It was around the Faith saga when I thought that Ralph needed to go to jail.

Not necessarily because jail is what Ralph for some reason fears a lot, as if being stuck in an awful neighbourhood in a shack that stinks of faeces, having a child that you don't really care for, being laughed and harassed on the Internet, having plenty of addictions and health problems, having no real job and having to beg for money online aren't things that anyone with a sense of self respect fears.

Jail is something that forces Ralph to stop going on this spiral of self-destruction. You can't surf the Internet and start fights in jail. You are forced to sit down and rethink the things you have done wrong. You can't engage in your vices like gambling, drinking and whoring while in jail. And his loyal followers will still pay him anyway.

The last time he went to jail, he came out thinner and happier. It is all for his own good and yet for some reason I can't phantom, he fears jail immensely even more than being in a dead end in his life. Something must have happened in there.


----------



## ░░░▓▓▓▓▓▓ด้้้้้็็็็็้้ (May 24, 2022)

PortugalTourismBoard said:


> I unironically want Ralph to win. I want him to swallow his pride, go dark for a few years, work on himself, develop humility, apologize privately to those he has wronged, attend Church.... but until then; I'll enjoy the clown show



Okay, but what about everything else?

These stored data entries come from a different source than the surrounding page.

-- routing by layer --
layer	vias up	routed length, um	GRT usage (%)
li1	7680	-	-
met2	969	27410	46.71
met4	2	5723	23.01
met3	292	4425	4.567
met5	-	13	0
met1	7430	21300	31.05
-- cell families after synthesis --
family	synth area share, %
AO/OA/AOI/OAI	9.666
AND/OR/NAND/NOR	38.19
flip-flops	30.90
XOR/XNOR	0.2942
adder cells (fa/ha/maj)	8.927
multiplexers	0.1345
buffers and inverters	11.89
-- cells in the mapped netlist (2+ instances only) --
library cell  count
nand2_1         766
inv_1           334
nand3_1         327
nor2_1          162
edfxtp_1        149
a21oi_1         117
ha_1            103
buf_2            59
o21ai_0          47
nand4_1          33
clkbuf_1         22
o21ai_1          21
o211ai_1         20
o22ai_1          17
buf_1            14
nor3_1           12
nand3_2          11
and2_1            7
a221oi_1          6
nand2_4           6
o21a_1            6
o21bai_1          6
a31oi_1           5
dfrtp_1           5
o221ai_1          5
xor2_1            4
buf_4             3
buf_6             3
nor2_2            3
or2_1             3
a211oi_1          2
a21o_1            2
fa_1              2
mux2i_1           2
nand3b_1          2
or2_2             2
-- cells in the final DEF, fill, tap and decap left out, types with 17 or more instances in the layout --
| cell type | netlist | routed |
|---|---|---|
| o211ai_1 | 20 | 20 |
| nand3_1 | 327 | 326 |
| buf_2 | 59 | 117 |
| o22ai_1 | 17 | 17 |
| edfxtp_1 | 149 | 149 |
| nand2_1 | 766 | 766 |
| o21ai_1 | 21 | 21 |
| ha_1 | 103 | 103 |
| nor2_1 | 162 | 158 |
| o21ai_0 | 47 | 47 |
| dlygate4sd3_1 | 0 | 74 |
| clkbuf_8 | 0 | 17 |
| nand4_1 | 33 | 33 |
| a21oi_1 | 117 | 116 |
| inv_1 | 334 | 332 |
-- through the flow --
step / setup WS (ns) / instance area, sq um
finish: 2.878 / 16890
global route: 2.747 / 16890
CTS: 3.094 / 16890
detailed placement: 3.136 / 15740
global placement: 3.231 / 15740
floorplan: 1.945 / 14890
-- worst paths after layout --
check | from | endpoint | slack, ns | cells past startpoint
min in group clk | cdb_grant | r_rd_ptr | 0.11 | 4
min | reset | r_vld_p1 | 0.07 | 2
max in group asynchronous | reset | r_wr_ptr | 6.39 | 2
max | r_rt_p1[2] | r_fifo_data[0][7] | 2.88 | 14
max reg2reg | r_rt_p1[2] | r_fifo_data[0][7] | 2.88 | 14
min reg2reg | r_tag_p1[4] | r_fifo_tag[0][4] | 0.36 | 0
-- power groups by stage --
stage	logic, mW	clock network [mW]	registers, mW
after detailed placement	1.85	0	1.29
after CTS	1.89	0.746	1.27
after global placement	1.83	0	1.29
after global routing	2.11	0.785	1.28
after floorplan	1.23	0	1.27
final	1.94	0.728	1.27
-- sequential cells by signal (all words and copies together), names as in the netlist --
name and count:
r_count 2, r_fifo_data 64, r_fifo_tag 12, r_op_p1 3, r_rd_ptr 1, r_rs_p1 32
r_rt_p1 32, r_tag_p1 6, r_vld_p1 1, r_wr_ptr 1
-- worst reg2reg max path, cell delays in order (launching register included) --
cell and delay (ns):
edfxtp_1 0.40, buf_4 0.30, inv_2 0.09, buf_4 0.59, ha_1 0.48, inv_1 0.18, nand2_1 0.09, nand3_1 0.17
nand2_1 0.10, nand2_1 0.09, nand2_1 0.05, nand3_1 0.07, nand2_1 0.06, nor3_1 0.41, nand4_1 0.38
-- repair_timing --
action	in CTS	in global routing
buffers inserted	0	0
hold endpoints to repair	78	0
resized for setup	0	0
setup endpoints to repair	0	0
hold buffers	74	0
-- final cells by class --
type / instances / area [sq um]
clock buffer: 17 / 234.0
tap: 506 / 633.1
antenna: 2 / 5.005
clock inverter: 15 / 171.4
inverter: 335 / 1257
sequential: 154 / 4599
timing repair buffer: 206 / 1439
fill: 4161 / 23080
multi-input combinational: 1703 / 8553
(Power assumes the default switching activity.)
## src/rtl/prog_loader.sv

```systemverilog
// prog_loader: length-prefixed byte stream to 32-bit little-endian memory words, holding the core in reset while loading.
// Optional trailing checksum byte enabled by PROG_LOADER_CHECKSUM_EN.
module prog_loader #(
  parameter int          ADDR_W    = 8,
  parameter int unsigned BASE_ADDR = 0
) (
  input  logic              clk,
  input  logic              reset,
  input  logic              in_valid,
  input  logic [7:0]        in_data,
  output logic              in_ready,
  output logic              mem_we,
  output logic [ADDR_W-1:0] mem_addr,
  output logic [31:0]       mem_wdata,
  output logic              cpu_hold,
  output logic              done,
  output logic              error,
  output logic [15:0]       words_loaded
);
  typedef enum logic [2:0] {
    S_CNT_LO, S_CNT_HI, S_DATA,
`ifdef PROG_LOADER_CHECKSUM_EN
    S_CHK,
`endif
    S_FLUSH, S_DONE
  } state_t;
`ifdef PROG_LOADER_CHECKSUM_EN
  localparam state_t S_TAIL = S_CHK;
`else
  localparam state_t S_TAIL = S_FLUSH;
`endif
  localparam logic [ADDR_W-1:0] L_BASE = ADDR_W'(BASE_ADDR);
  state_t            r_state, w_next;
  logic [15:0]       r_cnt, r_words;
  logic [23:0]       r_asm;
  logic [1:0]        r_bidx;
  logic              r_mem_we;
  logic [ADDR_W-1:0] r_mem_addr;
  logic [31:0]       r_mem_wdata;
  logic              w_acc, w_last_byte, w_last_word;
`ifdef PROG_LOADER_CHECKSUM_EN
  logic [7:0]        r_sum;
  logic              r_error;
  assign error = r_error;
`else
  assign error = 1'b0;
`endif
  assign in_ready     = (r_state != S_FLUSH) && (r_state != S_DONE);
  assign w_acc        = in_valid && in_ready;
  assign w_last_byte  = r_bidx == 2'd3;
  assign w_last_word  = (r_words + 16'd1) == r_cnt;
  assign done         = r_state == S_DONE;
  assign cpu_hold     = !done || error;
  assign mem_we       = r_mem_we;
  assign mem_addr     = r_mem_addr;
  assign mem_wdata    = r_mem_wdata;
  assign words_loaded = r_words;
  always_ff @(posedge clk or posedge reset)
    if (reset) r_state <= S_CNT_LO;
    else r_state <= w_next;
  always_comb begin
    w_next = r_state;
    case (r_state)
      S_CNT_LO: w_next = w_acc ? S_CNT_HI : r_state;
      S_CNT_HI: w_next = !w_acc ? r_state : ({in_data, r_cnt[7:0]} == 16'd0) ? S_TAIL : S_DATA;
      S_DATA:   w_next = (w_acc && w_last_byte && w_last_word) ? S_TAIL : r_state;
`ifdef PROG_LOADER_CHECKSUM_EN
      S_CHK:    w_next = w_acc ? S_FLUSH : r_state;
`endif
      S_FLUSH:  w_next = S_DONE;
      default:  w_next = r_state;
    endcase
  end
  always_ff @(posedge clk or posedge reset)
    if (reset) begin
      r_cnt       <= '0;
      r_words     <= '0;
      r_asm       <= '0;
      r_bidx      <= '0;
      r_mem_we    <= 1'b0;
      r_mem_addr  <= L_BASE;
      r_mem_wdata <= '0;
`ifdef PROG_LOADER_CHECKSUM_EN
      r_sum       <= '0;
      r_error     <= 1'b0;
`endif
    end else begin
      r_mem_we <= 1'b0;
      if (w_acc && r_state == S_CNT_LO) r_cnt[7:0] <= in_data;
      if (w_acc && r_state == S_CNT_HI) r_cnt[15:8] <= in_data;
      if (w_acc && r_state == S_DATA) begin
        r_bidx <= r_bidx + 2'd1;
        r_asm  <= {in_data, r_asm[23:8]};
`ifdef PROG_LOADER_CHECKSUM_EN
        r_sum  <= r_sum + in_data;
`endif
        if (w_last_byte) begin
          r_mem_we    <= 1'b1;
          r_mem_wdata <= {in_data, r_asm};
          r_mem_addr  <= L_BASE + ADDR_W'({r_words, 2'b00});
          r_words     <= r_words + 16'd1;
        end
      end
`ifdef PROG_LOADER_CHECKSUM_EN
      if (w_acc && r_state == S_CHK) r_error <= in_data != r_sum;
`endif
    end
endmodule

```
**src/rtl/com_pkg.sv**
```systemverilog
// Shared constants and types for the centre-of-mass colour scheduler.
// Colour codes match the COM block's colorSelect encoding.
package com_pkg;

  localparam logic [1:0] COLOR_RED   = 2'd0;
  localparam logic [1:0] COLOR_GREEN = 2'd1;
  localparam logic [1:0] COLOR_BLUE  = 2'd2;
  localparam int         NUM_COLORS  = 3;

  localparam logic [9:0] DEFAULT_X = 10'd360;
  localparam logic [9:0] DEFAULT_Y = 10'd240;

  typedef enum logic {
    ACCUM = 1'b0,
    WAIT  = 1'b1
  } state_t;

  typedef struct packed {
    logic [1:0] color;
    logic [9:0] x;
    logic [9:0] y;
  } capture_t;

  // Round-robin successor over red -> green -> blue -> red.
  function automatic logic [1:0] color_inc(input logic [1:0] c);
    return (c >= COLOR_BLUE) ? COLOR_RED : c + 2'd1;
  endfunction

endpackage

```
**src/rtl/com_next_color.sv**
```systemverilog
// Picks the next enabled colour after cur: tries cur+1, cur+2, then cur itself.
// none flags an all-disabled mask so the caller can hold its selection.
module com_next_color
  import com_pkg::*;
(
  input  logic [1:0] cur,
  input  logic [2:0] mask,
  output logic [1:0] next,
  output logic       none
);

  logic [1:0] c1;
  logic [1:0] c2;
  logic [3:0] m4;

  always_comb begin
    c1   = color_inc(cur);
    c2   = color_inc(c1);
    // Pad to 4 bits so the 2-bit colour index never selects out of range.
    m4   = {1'b0, mask};
    none = (mask == 3'b000);
    if (m4[c1])      next = c1;
    else if (m4[c2]) next = c2;
    else             next = cur;
  end

endmodule

```
**src/rtl/com_color_scheduler.sv**
```systemverilog
// Frame-rate scheduler: rotates the shared COM datapath over enabled colours and
// captures xCenter/yCenter per colour once the divider latency has elapsed.
module com_color_scheduler #(
  parameter int         DIV_LATENCY = 40,
  parameter int         CNT_W       = 6,
  parameter logic [9:0] DEFAULT_X   = com_pkg::DEFAULT_X,
  parameter logic [9:0] DEFAULT_Y   = com_pkg::DEFAULT_Y
) (
  input  logic        clk,
  input  logic        reset,
  input  logic [10:0] x,
  input  logic [9:0]  y,
  input  logic [2:0]  enableMask,
  input  logic [9:0]  xCenter,
  input  logic [9:0]  yCenter,
  output logic [1:0]  colorSelect,
  output logic        resultValid,
  output logic [1:0]  resultColor,
  output logic [9:0]  resultX,
  output logic [9:0]  resultY,
  output logic [29:0] centersX,
  output logic [29:0] centersY,
  output logic        overrun
);

  localparam int               NC      = com_pkg::NUM_COLORS;
  localparam logic [CNT_W-1:0] LAT     = CNT_W'(DIV_LATENCY);
  localparam logic [CNT_W-1:0] CNT_ONE = CNT_W'(1);

  com_pkg::state_t    state_q, state_d;
  logic [CNT_W-1:0]   cnt_q, cnt_d;
  logic [1:0]         color_q, color_d;
  logic [1:0]         pend_q, pend_d;
  logic               primed_q, primed_d;
  logic               overrun_q, overrun_d;
  logic               origin_dly_q, origin_dly_d;
  logic               res_vld_q, res_vld_d;
  com_pkg::capture_t  res_q, res_d;
  logic [NC-1:0][9:0] cx_q, cx_d;
  logic [NC-1:0][9:0] cy_q, cy_d;

  logic       origin;
  logic       frame_start;
  logic [1:0] nxt_color;
  logic       nxt_none;

  assign origin      = (x == 11'd0) && (y == 10'd0);
  assign frame_start = origin & ~origin_dly_q;

  com_next_color u_next (
    .cur  (color_q),
    .mask (enableMask),
    .next (nxt_color),
    .none (nxt_none)
  );

  always_comb begin
    state_d      = state_q;
    cnt_d        = cnt_q;
    color_d      = color_q;
    pend_d       = pend_q;
    primed_d     = primed_q;
    overrun_d    = overrun_q;
    origin_dly_d = origin;
    res_vld_d    = 1'b0;
    res_d        = res_q;
    cx_d         = cx_q;
    cy_d         = cy_q;

    if (frame_start) begin
      // A boundary inside WAIT abandons the capture in flight.
      if (state_q == com_pkg::WAIT) overrun_d = 1'b1;
      if (nxt_none) begin
        primed_d = 1'b0;
        state_d  = com_pkg::ACCUM;
        cnt_d    = '0;
      end else begin
        pend_d  = color_q;
        color_d = nxt_color;
        if (primed_q) begin
          state_d = com_pkg::WAIT;
          cnt_d   = LAT;
        end else begin
          primed_d = 1'b1;
          state_d  = com_pkg::ACCUM;
          cnt_d    = '0;
        end
      end
    end else if (state_q == com_pkg::WAIT) begin
      // Divider restarts while the origin pixel persists.
      if (origin) begin
        cnt_d = LAT;
      end else if (cnt_q == CNT_ONE) begin
        res_vld_d = 1'b1;
        res_d     = '{color: pend_q, x: xCenter, y: yCenter};
        for (int c = 0; c < NC; c++) begin
          if (pend_q == 2'(c)) begin
            cx_d[c] = xCenter;
            cy_d[c] = yCenter;
          end
        end
        state_d = com_pkg::ACCUM;
        cnt_d   = '0;
      end else begin
        cnt_d = cnt_q - CNT_ONE;
      end
    end
  end

  always_ff @(posedge clk) begin
    if (reset) begin
      state_q      <= com_pkg::ACCUM;
      cnt_q        <= '0;
      color_q      <= com_pkg::COLOR_RED;
      pend_q       <= com_pkg::COLOR_RED;
      primed_q     <= 1'b0;
      overrun_q    <= 1'b0;
      origin_dly_q <= 1'b0;
      res_vld_q    <= 1'b0;
      res_q        <= '{color: com_pkg::COLOR_RED, x: DEFAULT_X, y: DEFAULT_Y};
      cx_q         <= {NC{DEFAULT_X}};
      cy_q         <= {NC{DEFAULT_Y}};
    end else begin
      state_q      <= state_d;
      cnt_q        <= cnt_d;
      color_q      <= color_d;
      pend_q       <= pend_d;
      primed_q     <= primed_d;
      overrun_q    <= overrun_d;
      origin_dly_q <= origin_dly_d;
      res_vld_q    <= res_vld_d;
      res_q        <= res_d;
      cx_q         <= cx_d;
      cy_q         <= cy_d;
    end
  end

  assign colorSelect = color_q;
  assign resultValid = res_vld_q;
  assign resultColor = res_q.color;
  assign resultX     = res_q.x;
  assign resultY     = res_q.y;
  assign centersX    = cx_q;
  assign centersY    = cy_q;
  assign overrun     = overrun_q;

endmodule
```
**config.mk**
```make
export PLATFORM = sky130hd
export DESIGN_NAME = com_color_scheduler
export DESIGN_NICKNAME = d
export VERILOG_FILES = /design/src/rtl/com_pkg.sv /design/src/rtl/com_next_color.sv /design/src/rtl/com_color_scheduler.sv
export SDC_FILE = /design/constraint.sdc
export NUM_CORES = 1
export LEC_CHECK = 0
export CAP_MARGIN = 20
export CORE_ASPECT_RATIO = 0.5
export CORE_MARGIN = 8
export CORE_UTILIZATION = 40
export DETAILED_ROUTE_END_ITERATION = 8
export GPL_TIMING_DRIVEN = 0
export PLACE_DENSITY_LB_ADDON = 0.1
export SETUP_SLACK_MARGIN = 0.2
export SLEW_MARGIN = 30
export SYNTH_ARGS = -nofsm -noshare
export SYNTH_HDL_FRONTEND = slang
export SYNTH_SLANG_ARGS = --single-unit
```
**constraint.sdc**
```tcl
create_clock -name clk -period 1.9 [get_ports clk]
set_clock_uncertainty 0.1 [all_clocks]
set_input_delay 0.38 -clock clk [delete_from_list [all_inputs] [get_ports clk]]
set_output_delay 0.38 -clock clk [all_outputs]
set_load 0.005 [all_outputs]
```
==> out/qor.yml, run 1 <==
cp_slowest_cell: "dfxtp_2"
synth_edf_count: 0
ant_nets: 0
dieHeight_um: 84.59
viasPerCell: 5.347
p_leak_nw: 3.005
initial_core_util_pct: 40.51
synth_flop_cell: "dfxtp_1"
ys_types: 44
design_area_sq_um: 6939
hold_violations: 0
antenna_found_initial: 0
dr.pass1.iters: 5
clkSinkCount: 97
async_flop_share_pct: 0
cts_max_level: 3
antennaDiodeCount: 0
yosysTopAreaCell: "dfxtp_1"
syn_area_sq_um: 3764
synth_top_area_share_pct: 51.60
routedWlPerCell_um: 19.53
core-area_sq_um: 9290
ys_seq_elements: 97
critPathCaptureType: "flop"
synth.avg_cell_area_sq_um: 9.316
syn_to_final_growth_pct: 84.38
cts_root_buf: "clkbuf_16"
setup_tns_ns: -2.820
drive_gt1_share_pct: 34.65
drv_slew: 0
grt_first_pass_wirelength_mm: 20.91
io_pins: 132
postLayoutSetupSlackWorst_ns: -0.1656
worstSetupPathType: "flop to flop"
layout_min_cycle_time_ns: 2.066
grt_max_degree: 17
dp.final_hpwl_mm: 8.223
final_common_cell: "dfxtp_1"
clockBufferDepth: 2
dieArea_sq_um: 12960
numCtsBuffers: 9
placed_area_sq_um: 5444
powerDensity_nw_per_um2: 594.3
clk_latency_ns: 0.34
peakVddDrop_v: 0.0005338
syn-instance-count: 404
first_iter_violations: 221
layout.cells.non_filler: 727
dp.cells: 655
rows: 25
cpPeakStageDelay_ns: 0.33
crit_chain: "inv_2 > ha_4 > nand2b_4 > nor4_4 > buf_4 > buf_4 > o211ai_4 > buf_6 > buf_12 > nor3_2 > a21oi_1"
critical-path-top-delay-family: "buffers and inverters"
power_mw: 4.124
final_nets: 649
violations: "setup timing"
drcViolationCount: 0
globalplace.congestion: 0.7883
rsz0062_at_grt: "yes"
cpMostUsedCell: "buf_4"
setup_viol: 61
ys_seq_area_share_pct: 51.60
cp.required_ns: 2.00
status: "finished with violations"
whs_ns: 0.3511
grt_usage_pct: 20.09
max-cap-violations: 0
cts_tree: "built"
clkTransAtPathRegs_ns: 0.07
hp-class: "flop to flop"
layout_common_cells: "dfxtp_1, nor2_1, clkdlybuf4s50_1, dlymetal6s2s_1, mux2i_1"
routed_wl_mm: 14.20
max_freq_mhz: 484.1
vias: 3887
grt_pass1_vias: 3886
post-route-period-util_pct: 108.7
grt_overflow_total: 0
yosysWarnings: 0
die_w_um: 153.2
slew-limit-headroom_pct: 31.65
yosys-top-cells-area: "dfxtp_1, mux2i_1, nor2_1, a21oi_1, nor3_1"
port_buffers: 130
cp-start-kind: "flop"
path_buf_inv: 5
synth_nets: 452
cp_max_fo: 7
rrSetupSlack_ns: -0.17
cp.arrival_ns: 2.16
worstMarginPinSlew_ns: 1.025
## cell usage after synthesis (all sizes together), types with 2 or more instances
cell type	number
mux2	2
nor4	6
mux2i	40
nand2b	4
nor2b	4
o32ai	3
nand2	28
buf	13
ha	2
inv	6
or3	2
o31ai	2
clkbuf	14
or2	2
nor2	70
a21oi	49
o2111a	2
dfxtp	97
nor3	38
## power breakdown
part | leakage, nW | total (mW) | switching, mW | internal, mW
Combinational | 2.08 | 0.213 | 0.127 | 0.0860
Clock | 0.151 | 1.88 | 0.816 | 1.07
Sequential | 0.778 | 2.03 | 0.000000141 | 2.03
Total | 3.00 | 4.12 | 0.943 | 3.18
## routing by layer
| layer | track usage [%] | wire [um] | up-vias | part of all wire [%] |
|---|---|---|---|---|
| met5 | 0 | 0 | - | 0 |
| met4 | 3.565 | 201 | 0 | 1.4 |
| met3 | 9.529 | 1380 | 24 | 9.7 |
| met2 | 33.02 | 6561 | 174 | 46 |
| met1 | 23.76 | 6057 | 1884 | 43 |
| li1 | - | - | 1805 | - |
## worst register-to-register path, stage by stage, from the launching register on
cell,delay (ns)
dfxtp_2,0.33
inv_2,0.07
ha_4,0.15
nand2b_4,0.06
nor4_4,0.14
buf_4,0.19
buf_4,0.16
o211ai_4,0.13
buf_6,0.17
buf_12,0.13
nor3_2,0.17
a21oi_1,0.13
## stage by stage
step	setup WS, ns	util (%)
final	-0.1656	74.69
after floorplan	0.01955	-
after global placement	-0.6700	58.60
after CTS	-0.05278	70.33
after detailed placement	-0.7023	58.60
after global routing	-0.2022	74.69
## kinds of logic (layout without fill, tap and decap cells)
logic type      Yosys count  in the layout  synth area share [%]
simple gates            160            160                 20.61
flops                    97             97                 51.60
compound gates           70             70                 11.27
mux                      42             42                 11.24
buf+inv                  33            235                 4.621
fa+ha+maj                 2              2                0.6648
## worst paths after layout
kind	start	to	cells past startpoint
setup / recovery	cnt_q[1]	resultY[5]	11
hold reg to reg	centersY[8]	centersY[8]	2
hold / removal	centersY[8]	centersY[8]	2
setup reg to reg	cnt_q[1]	resultY[5]	11
## sequential cells by signal, summed over array words and instances, names as in the netlist
name / cells
centersX: 30
centersY: 30
resultX: 10
resultY: 10
cnt_q: 6
colorSelect: 2
pend_q: 2
resultColor: 2
origin_dly_q: 1
overrun: 1
primed_q: 1
resultValid: 1
state_q: 1
## repair_timing
item	4_1_cts	5_1_grt
buffers inserted	40	8
gates cloned	7	1
pin swaps	18	16
hold buffers	0	0
gates resized for setup	139	114
setup endpoints to repair	106	148
## final cells by class
type,count,area [sq um]
timing repair buffer,186,2103
buffer,27,244.0
multi-input combinational,274,2136
clock inverter,5,61.31
fill,612,2351
sequential,97,1978
tap,121,151.4
inverter,6,22.52
clock buffer,11,242.7
(Power assumes the default switching activity.)
==> inputs of run 2 (changes only) <==
--- a/config.mk
+++ b/config.mk
@@ -11,7 +11,7 @@
 export CORE_UTILIZATION = 40
 export DETAILED_ROUTE_END_ITERATION = 8
 export GPL_TIMING_DRIVEN = 0
-export PLACE_DENSITY_LB_ADDON = 0.1
+export PLACE_DENSITY = 0.75
 export SETUP_SLACK_MARGIN = 0.2
 export SLEW_MARGIN = 30
 export SYNTH_ARGS = -nofsm -noshare
==> out/qor.yml, run 2 (synthesized netlist as in run 1, its figures left out) <==
first_iter_violations: 372  # was 221
critPathCaptureType: "flop"  # unchanged
dr.pass1.iters: 5  # unchanged
clockBufferDepth: 2  # unchanged
core-area_sq_um: 9290  # unchanged
cp.arrival_ns: 2.19  # was 2.16 ns
peakVddDrop_v: 0.0005177  # was 0.0005338 V
clkTransAtPathRegs_ns: 0.07  # about the same
ant_nets: 0  # unchanged
power_mw: 4.229  # was 4.124 mW
dp_slack_ns: -0.6670  # was -0.7023 ns
postLayoutSetupSlackWorst_ns: -0.1745  # was -0.1656 ns
syn_to_final_growth_pct: 90.16  # was 84.38%
cp.required_ns: 2.02  # was 2.00 ns
setup_viol: 74  # was 61
clkSinkCount: 97  # unchanged
post-route-period-util_pct: 109.2  # was 108.7%
nFillCells: 497  # was 612
port_buffers: 130  # unchanged
drive_gt1_share_pct: 35.49  # was 34.65%
grt_overflow_total: 0  # unchanged
worstSetupPathType: "flop to flop"  # unchanged
dp.final_hpwl_mm: 8.430  # was 8.223 mm
viasPerCell: 5.732  # was 5.347
cp-start-kind: "flop"  # unchanged
wl_met2_mm: 8.571  # was 6.561 mm
routedWlPerCell_um: 23.68  # was 19.53 um
grt_max_degree: 16  # was 17
hold_buffers: 0  # unchanged
rows: 25  # unchanged
dieHeight_um: 84.59  # unchanged
dieArea_sq_um: 12960  # unchanged
top_layer: "met4"  # unchanged
final_nets: 660  # was 649
grt_first_pass_wirelength_mm: 22.72  # was 20.91 mm
cp_max_fo: 7  # unchanged
antenna_found_initial: 0  # unchanged
vias: 4230  # was 3,887
hp-start: "centersX[2]"  # was centersY[8]
max-cap-violations: 0  # unchanged
area.sequential_sq_um: 1973  # was 1978 sq um
reg2reg_from: "cnt_q[1]"  # unchanged
multiInputGateArea_sq_um: 2257  # was 2136 sq um
initial_core_util_pct: 40.51  # unchanged
cts_root_buf: "clkbuf_16"  # unchanged
layout_common_cells: "dfxtp_1, nor2_1, clkdlybuf4s50_1, dlymetal6s2s_1"  # was dfxtp_1, nor2_1, clkdlybuf4s50_1, dlymetal6s2s_1, mux2i_1
p_leak_nw: 3.295  # was 3.005 nW
hold_violations: 0  # unchanged
status: "finished with violations"  # unchanged
grt_usage_pct: 21.96  # was 20.09%
antennaDiodeCount: 0  # unchanged
cts_tree: "built"  # unchanged
max_freq_mhz: 482.0  # was 484.1 MHz
io_pins: 132  # unchanged
globalplace.congestion: 0.7984  # was 0.7883
cts_max_level: 3  # unchanged
hp-class: "flop to flop"  # unchanged
rsz0062_at_grt: "yes"  # unchanged
grt_pass1_vias: 4196  # was 3,886
worstMarginPinSlew_ns: 1.145  # was 1.025 ns
routed_wl_mm: 17.48  # was 14.20 mm
slew-limit-headroom_pct: 23.69  # was 31.65%
drv_slew: 0  # unchanged
final_common_cell: "dfxtp_1"  # unchanged
wl_met3_mm: 1.473  # was 1.380 mm
layout_min_cycle_time_ns: 2.075  # was 2.066 ns
numCtsBuffers: 9  # unchanged
powerDensity_nw_per_um2: 590.9  # was 594.3 nW/um^2
clk_latency_ns: 0.35  # was 0.34 ns
drcViolationCount: 0  # unchanged
crit_start: "cnt_q[1]"  # unchanged
die_w_um: 153.2  # unchanged
m1WireLength_mm: 6.696  # was 6.057 mm
violations: "setup timing"  # unchanged
[run 2: changes by cell type in the layout (fill, tap and decap cells not counted), moves of 6 or more]
cell and delta:
buf_4 +6, clkdlybuf4s50_1 -8, buf_6 +10, nor3_4 +6, dlygate4sd2_1 +6
[run 2: worst paths after layout]
kind,end,slack [ns],depth (start not counted)
max,centersX[19],-0.17,10
min reg2reg,centersX[2],0.35,2
min,centersX[2],0.35,2
max reg2reg,centersX[19],-0.17,10
[run 2: power by group]
group          total [mW]  leakage, nW  internal, mW  switching (mW)
combinational       0.247         2.36        0.0943           0.152
sequential           2.03        0.779          2.03     0.000000187
clock                1.96        0.152          1.14           0.820
[run 2: through the flow]
stage / instances / util (%) / area [sq um] / TNS [ns] / hold WS (ns)
after floorplan: 404 / - / 3991 / 0 / 0.3527
after global placement: 655 / 58.60 / 5444 / -47.07 / 0.3404
after detailed placement: 655 / 58.60 / 5444 / -49.48 / 0.3479
after CTS: 723 / 71.38 / 6631 / -0.4743 / 0.3569
after global routing: 738 / 77.04 / 7157 / -10.75 / 0.3786
final: 738 / 77.04 / 7157 / -5.312 / 0.3538
[run 2: critical path, stage by stage, from the launching register on]
cell and delay [ns]:
dfxtp_2 0.33, inv_2 0.07, ha_4 0.14, nand2b_4 0.06, nor4_4 0.16, buf_4 0.20
o2111a_1 0.23, buf_6 0.17, buf_12 0.15, mux2i_4 0.24, nor2_1 0.07
[run 2: layout make-up]
cell class | instances | share of cell area, %
clock buffer | 13 | 3.776
inverter | 6 | 0.3147
clock inverter | 3 | 0.6469
buffer | 27 | 3.636
timing repair buffer | 196 | 30.40
sequential | 97 | 27.57
multi-input combinational | 275 | 31.54
tap | 121 | 2.115
[run 2: timing repair]
action                                  in CTS  in global routing
endpoints found under the setup margin     110                152
pin swaps                                   27                 20
setup buffers                               44                 13
gates resized for setup                    166                122
gates cloned                                 8                  2
[run 2: metal layers]
layer | vias up | GRT usage, %
met5 | - | 0
met3 | 73 | 6.711
li1 | 1820 | -
met1 | 2079 | 24.99
met4 | 0 | 10.52
met2 | 258 | 37.33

Consider the following:

His unpaid student loan debt
His credit card debts
Not owning his house
His high-interest auto loan
The back child support he will owe for his bastard son
His felony record
A lack of education, since he never graduated
His non-existent work experience
His lack of marketable skills
His sordid past making it difficult for him to collaborate with other content creators
The myriad of health problems he suffers from


----------



## Takodachi (May 24, 2022)

TV's Adam West said:


> I want Ralph raped and killed behind an Arby's.


wheres the fun in that


----------



## Fascist Frederick (May 24, 2022)

Takodachi said:


> wheres the fun in that


In the rapist's penis.


----------



## The Skeptical Tomato X5 (May 24, 2022)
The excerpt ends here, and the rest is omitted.